As you've said before. I remain unimpressed.

His knowledge of woodland ecology may well be immense. In which case you've misunderstood or misrepresented him, or he's a propagandist. More likely though he was simply ignorant, and the misunderstanding was his own. Either way, it has been very lazy of you to cite such obvious silliness for so long.

Ecology, specificly of woods and farms, is my one of my primary passions. I am in every sense an amateur, but not an ignoramus, and not likely to color my learning with politics.
 

droid

Active member
Kenilworth said:
Ecology, specificly of woods and farms, is my one of my primary passions. I am in every sense an amateur,s.

It may be 'a passion' but it seems rather unpolluted by anything like understanding.

You like over-complicating things. As you do with caving, the cod philosophy and unwillingness to accept the views of others, so you are with ecology. Maybe you do it to 'prove' you aren't an ignoramus.

Woodland ecology isn't 'astoundingly complex', even at graduate level.
 

Duck ditch

New member
My knowledge of woodland, heaths and moorland is very small.
However I doubt very much that our habitats require any more red legged partridges and pheasants  . Especially as they are only bred to get shot later for fun.  Even Then they could tidy up after themselves.
Are there any knowledgeable scientific papers arguing that It?s better to release these non native species to improve habitats?
Our heather moorland is improved to help the native red grouse. Now people are telling me it?s too degraded to do anything else.  Well I say we could easily manipulate this moorland so that I can go hunting the native sphagnum moss or admire the hunting skills of hen harriers and short eared owls.

 

mikem

Well-known member
There are plenty of papers arguing against the numbers involved, but they generally don't have any suggestions for not turning the woodlands into fields for greater profit...
 

Kenilworth

New member
droid said:
Kenilworth said:
Ecology, specificly of woods and farms, is my one of my primary passions. I am in every sense an amateur,s.

It may be 'a passion' but it seems rather unpolluted by anything like understanding.

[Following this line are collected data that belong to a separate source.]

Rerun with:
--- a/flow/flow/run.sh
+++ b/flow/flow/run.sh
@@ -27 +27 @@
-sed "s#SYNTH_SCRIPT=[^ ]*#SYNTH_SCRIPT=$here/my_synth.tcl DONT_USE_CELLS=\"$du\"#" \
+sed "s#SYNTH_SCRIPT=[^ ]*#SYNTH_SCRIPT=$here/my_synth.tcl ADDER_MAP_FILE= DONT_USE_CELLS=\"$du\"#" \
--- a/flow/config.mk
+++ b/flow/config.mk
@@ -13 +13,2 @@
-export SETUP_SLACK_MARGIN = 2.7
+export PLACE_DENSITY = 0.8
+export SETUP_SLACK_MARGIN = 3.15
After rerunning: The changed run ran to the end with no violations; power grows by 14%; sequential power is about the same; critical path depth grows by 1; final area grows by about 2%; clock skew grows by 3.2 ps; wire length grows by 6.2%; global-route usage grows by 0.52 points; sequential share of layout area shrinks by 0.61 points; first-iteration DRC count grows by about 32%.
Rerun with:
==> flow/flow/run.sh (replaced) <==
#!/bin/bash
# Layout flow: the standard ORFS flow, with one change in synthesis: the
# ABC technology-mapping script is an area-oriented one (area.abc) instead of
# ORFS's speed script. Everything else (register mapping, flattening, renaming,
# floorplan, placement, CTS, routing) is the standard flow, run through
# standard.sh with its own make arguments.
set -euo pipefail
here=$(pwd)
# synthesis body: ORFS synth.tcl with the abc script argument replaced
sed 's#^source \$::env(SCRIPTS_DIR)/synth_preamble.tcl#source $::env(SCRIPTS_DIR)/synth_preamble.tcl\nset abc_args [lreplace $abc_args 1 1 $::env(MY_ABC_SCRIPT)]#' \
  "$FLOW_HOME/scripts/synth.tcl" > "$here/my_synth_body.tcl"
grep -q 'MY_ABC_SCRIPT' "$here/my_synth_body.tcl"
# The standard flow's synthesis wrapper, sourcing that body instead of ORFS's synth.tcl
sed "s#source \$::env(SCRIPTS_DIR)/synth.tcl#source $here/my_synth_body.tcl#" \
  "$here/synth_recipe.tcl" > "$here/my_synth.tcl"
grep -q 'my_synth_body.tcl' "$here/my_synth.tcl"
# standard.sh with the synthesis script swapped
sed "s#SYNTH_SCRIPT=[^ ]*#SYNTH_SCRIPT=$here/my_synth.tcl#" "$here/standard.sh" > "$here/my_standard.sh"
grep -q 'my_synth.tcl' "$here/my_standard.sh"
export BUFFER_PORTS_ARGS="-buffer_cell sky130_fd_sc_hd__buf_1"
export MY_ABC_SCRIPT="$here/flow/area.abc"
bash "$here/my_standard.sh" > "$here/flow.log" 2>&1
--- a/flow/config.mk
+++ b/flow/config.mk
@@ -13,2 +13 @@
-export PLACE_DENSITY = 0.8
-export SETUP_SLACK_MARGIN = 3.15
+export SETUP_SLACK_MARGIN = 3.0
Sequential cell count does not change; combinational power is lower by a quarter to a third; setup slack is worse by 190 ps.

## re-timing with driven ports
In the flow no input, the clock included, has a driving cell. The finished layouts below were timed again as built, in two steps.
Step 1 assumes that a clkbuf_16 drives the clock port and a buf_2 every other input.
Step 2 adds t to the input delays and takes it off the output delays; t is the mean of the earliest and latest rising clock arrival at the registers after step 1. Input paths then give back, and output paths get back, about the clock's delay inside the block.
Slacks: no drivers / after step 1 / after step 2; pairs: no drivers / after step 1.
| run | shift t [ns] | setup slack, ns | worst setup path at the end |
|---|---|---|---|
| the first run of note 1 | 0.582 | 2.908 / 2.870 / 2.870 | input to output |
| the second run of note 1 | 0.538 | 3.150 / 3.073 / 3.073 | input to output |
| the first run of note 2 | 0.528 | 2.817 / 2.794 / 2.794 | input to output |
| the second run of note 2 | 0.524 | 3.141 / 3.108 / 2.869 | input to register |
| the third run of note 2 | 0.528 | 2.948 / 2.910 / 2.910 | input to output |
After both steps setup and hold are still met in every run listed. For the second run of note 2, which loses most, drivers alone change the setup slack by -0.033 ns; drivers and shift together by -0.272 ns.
Source: an optimization exercise on an open RTL-to-GDS flow (aim: small area, a short achievable clock period and few clock cycles per item). Production flows keep margins and buffers that such runs may drop.
At most, simulation tests tie the RTL to the original design; equivalence was not proved.
For runs 1 and 2, only the layout was checked, not whether the RTL still works.
No activity file was given, so power comes from the tool's default toggle rates.

==> design.v <==
package ast_pkg;
  localparam logic [3:0] C_IDLE    = 4'd0;
  localparam logic [3:0] C_SECT    = 4'd1;
  localparam logic [3:0] C_REG     = 4'd2;
  localparam logic [3:0] C_LABEL   = 4'd3;
  localparam logic [3:0] C_WORD    = 4'd4;
  localparam logic [3:0] C_NUM     = 4'd5;
  localparam logic [3:0] C_EQW     = 4'd6;
  localparam logic [3:0] C_DASHW   = 4'd7;
  localparam logic [3:0] C_COMMENT = 4'd8;
  localparam logic [4:0] R_CODE   = 5'd0;
  localparam logic [4:0] R_DATA   = 5'd1;
  localparam logic [4:0] R_REG    = 5'd2;
  localparam logic [4:0] R_LABEL  = 5'd3;
  localparam logic [4:0] R_EQ     = 5'd4;
  localparam logic [4:0] R_QMARK  = 5'd5;
  localparam logic [4:0] R_VAR    = 5'd6;
  localparam logic [4:0] R_NAME   = 5'd16;
  localparam logic [4:0] R_INT    = 5'd17;
  localparam logic [4:0] R_END    = 5'd18;    
  localparam logic [1:0] F_NONE    = 2'd0;
  localparam logic [1:0] F_SECTION = 2'd1;
  localparam logic [1:0] F_EQUALS  = 2'd2;
  localparam logic [1:0] F_DASH    = 2'd3;
  localparam logic [4:0] X_OTHER  = 5'b00000;
  localparam logic [4:0] X_NL     = 5'b00100;
  localparam logic [4:0] X_SP     = 5'b00101;
  localparam logic [4:0] X_QM     = 5'b00110;
  localparam logic [4:0] X_US     = 5'b00111;    
  localparam logic [4:0] X_EQ     = 5'b01000;
  localparam logic [4:0] X_HASH   = 5'b01001;
  localparam logic [4:0] X_COLON  = 5'b01010;
  localparam logic [4:0] X_DOLLAR = 5'b01011;
  localparam logic [4:0] X_DIGIT  = 5'b01100;
  localparam logic [4:0] X_DASH   = 5'b01101;
  localparam logic [4:0] X_DOT    = 5'b01110;
  localparam logic [4:0] X_LETTER = 5'b01111;    
  localparam logic [4:0] X_E      = 5'b10000;
  localparam logic [4:0] X_X      = 5'b10001;
  localparam logic [4:0] X_I      = 5'b10010;
  localparam logic [4:0] X_T      = 5'b10011;
  localparam logic [4:0] X_A      = 5'b10100;
  localparam logic [4:0] X_D      = 5'b10101;
  localparam logic [4:0] X_S      = 5'b10110;
  localparam logic [4:0] X_U      = 5'b10111;
  localparam logic [4:0] X_B      = 5'b11000;
  localparam logic [4:0] X_M      = 5'b11001;
  localparam logic [4:0] X_O      = 5'b11010;
  localparam logic [4:0] X_V      = 5'b11011;
  localparam logic [4:0] X_N      = 5'b11100;
  localparam logic [4:0] X_F      = 5'b11101;
  localparam logic [4:0] X_L      = 5'b11110;
  localparam logic [4:0] X_C      = 5'b11111;
  function automatic logic [4:0] char_code(input logic [7:0] c);
    case (c)
      8'h0a: char_code = X_NL;
      8'h20: char_code = X_SP;
      "?":   char_code = X_QM;
      "_":   char_code = X_US;
      "=":   char_code = X_EQ;
      "#":   char_code = X_HASH;
      ":":   char_code = X_COLON;
      "$":   char_code = X_DOLLAR;
      "-":   char_code = X_DASH;
      ".":   char_code = X_DOT;
      "e":   char_code = X_E;
      "x":   char_code = X_X;
      "i":   char_code = X_I;
      "t":   char_code = X_T;
      "a":   char_code = X_A;
      "d":   char_code = X_D;
      "s":   char_code = X_S;
      "u":   char_code = X_U;
      "b":   char_code = X_B;
      "m":   char_code = X_M;
      "o":   char_code = X_O;
      "v":   char_code = X_V;
      "n":   char_code = X_N;
      "f":   char_code = X_F;
      "l":   char_code = X_L;
      "c":   char_code = X_C;
      default: begin
        if ((c >= "0") && (c <= "9")) char_code = X_DIGIT;
        else if (((c >= "a") && (c <= "z")) || ((c >= "A") && (c <= "Z"))) char_code = X_LETTER;
        else char_code = X_OTHER;
      end
    endcase
  endfunction
  function automatic logic is_alpha(input logic [4:0] x);
    is_alpha = x[4] || (x == X_LETTER);
  endfunction
  localparam logic [4:0] W_NAME = R_NAME;
  localparam logic [4:0] W_VAR  = R_VAR;
  localparam logic [4:0] W_EXIT = 5'd7;
  localparam logic [4:0] W_ADD  = 5'd8;
  localparam logic [4:0] W_SUB  = 5'd9;
  localparam logic [4:0] W_MOV  = 5'd10;
  localparam logic [4:0] W_ENUM = 5'd11;
  localparam logic [4:0] W_IF   = 5'd12;
  localparam logic [4:0] W_IN   = 5'd13;
  localparam logic [4:0] W_ELSE = 5'd14;
  localparam logic [4:0] W_END  = 5'd15;
  localparam logic [4:0] W_E    = 5'd0;
  localparam logic [4:0] W_EX   = 5'd1;
  localparam logic [4:0] W_EXI  = 5'd2;
  localparam logic [4:0] W_A    = 5'd3;
  localparam logic [4:0] W_AD   = 5'd4;
  localparam logic [4:0] W_S    = 5'd5;
  localparam logic [4:0] W_SU   = 5'd17;
  localparam logic [4:0] W_M    = 5'd18;
  localparam logic [4:0] W_MO   = 5'd19;
  localparam logic [4:0] W_EN   = 5'd20;
  localparam logic [4:0] W_ENU  = 5'd21;
  localparam logic [4:0] W_I    = 5'd22;
  localparam logic [4:0] W_EL   = 5'd23;
  localparam logic [4:0] W_ELS  = 5'd24;
  localparam logic [4:0] S_CODE = R_CODE;
  localparam logic [4:0] S_DATA = R_DATA;
  localparam logic [4:0] S_BAD  = 5'd2;
  localparam logic [4:0] S_H    = 5'd3;    
  localparam logic [4:0] S_C    = 5'd4;
  localparam logic [4:0] S_CO   = 5'd5;
  localparam logic [4:0] S_COD  = 5'd6;
  localparam logic [4:0] S_D    = 5'd7;
  localparam logic [4:0] S_DA   = 5'd8;
  localparam logic [4:0] S_DAT  = 5'd9;
  function automatic logic [4:0] word_first(input logic [4:0] c);
    case (c)
      X_DOT:   word_first = W_VAR;
      X_E:     word_first = W_E;
      X_A:     word_first = W_A;
      X_S:     word_first = W_S;
      X_M:     word_first = W_M;
      X_I:     word_first = W_I;
      default: word_first = W_NAME;
    endcase
  endfunction
  function automatic logic [4:0] word_next(input logic [4:0] n, input logic [4:0] c);
    word_next = W_NAME;
    case (n)
      W_VAR:  word_next = W_VAR;
      W_E:    if (c == X_X) word_next = W_EX; else if (c == X_N) word_next = W_EN;
              else if (c == X_L) word_next = W_EL;
      W_EX:   if (c == X_I) word_next = W_EXI;
      W_EXI:  if (c == X_T) word_next = W_EXIT;
      W_A:    if (c == X_D) word_next = W_AD;
      W_AD:   if (c == X_D) word_next = W_ADD;
      W_S:    if (c == X_U) word_next = W_SU;
      W_SU:   if (c == X_B) word_next = W_SUB;
      W_M:    if (c == X_O) word_next = W_MO;
      W_MO:   if (c == X_V) word_next = W_MOV;
      W_EN:   if (c == X_U) word_next = W_ENU; else if (c == X_D) word_next = W_END;
      W_ENU:  if (c == X_M) word_next = W_ENUM;
      W_I:    if (c == X_F) word_next = W_IF; else if (c == X_N) word_next = W_IN;
      W_EL:   if (c == X_S) word_next = W_ELS;
      W_ELS:  if (c == X_E) word_next = W_ELSE;
      default: word_next = W_NAME;
    endcase
  endfunction
  function automatic logic [4:0] sect_next(input logic [4:0] n, input logic [4:0] c);
    sect_next = S_BAD;
    case (n)
      S_H:   if (c == X_C) sect_next = S_C; else if (c == X_D) sect_next = S_D;
      S_C:   if (c == X_O) sect_next = S_CO;
      S_CO:  if (c == X_D) sect_next = S_COD;
      S_COD: if (c == X_E) sect_next = S_CODE;
      S_D:   if (c == X_A) sect_next = S_DA;
      S_DA:  if (c == X_T) sect_next = S_DAT;
      S_DAT: if (c == X_A) sect_next = S_DATA;
      default: sect_next = S_BAD;
    endcase
  endfunction
  function automatic logic [6:0] tok_code(input logic [3:0] m, input logic [4:0] n);
    case (m)
      C_SECT:  tok_code = ((n == S_CODE) || (n == S_DATA)) ? {n, F_NONE} : {R_END, F_SECTION};
      C_REG:   tok_code = {R_REG, F_NONE};
      C_LABEL: tok_code = {R_LABEL, F_NONE};
      C_WORD:  tok_code = ((n >= W_VAR) && (n <= W_NAME)) ? {n, F_NONE} : {R_NAME, F_NONE};
      C_NUM:   tok_code = {R_INT, F_NONE};
      C_EQW:   tok_code = {R_END, F_EQUALS};
      default: tok_code = {R_END, F_DASH};
    endcase
  endfunction
  function automatic logic [15:0] sat_inc16(input logic [15:0] v);
    sat_inc16 = (v == 16'hffff) ? v : v + 16'd1;
  endfunction
endpackage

You like over-complicating things. As you do with caving, the cod philosophy and unwillingness to accept the views of others, so you are with ecology. Maybe you do it to 'prove' you aren't an ignoramus.

Woodland ecology isn't 'astoundingly complex', even at graduate level.

:) I'm not interested in graduate level ecology, or any such little games. This is in large part because I seek understanding, not scholarly indoctrination. Understanding depends on gathering information, including listening to the views of others, but not on accepting everything, be it said by the Professor, or a stranger on the internet, or the farmer down the lane. Information must be tested against the world and against other information. As in most things, I am yet far from understanding.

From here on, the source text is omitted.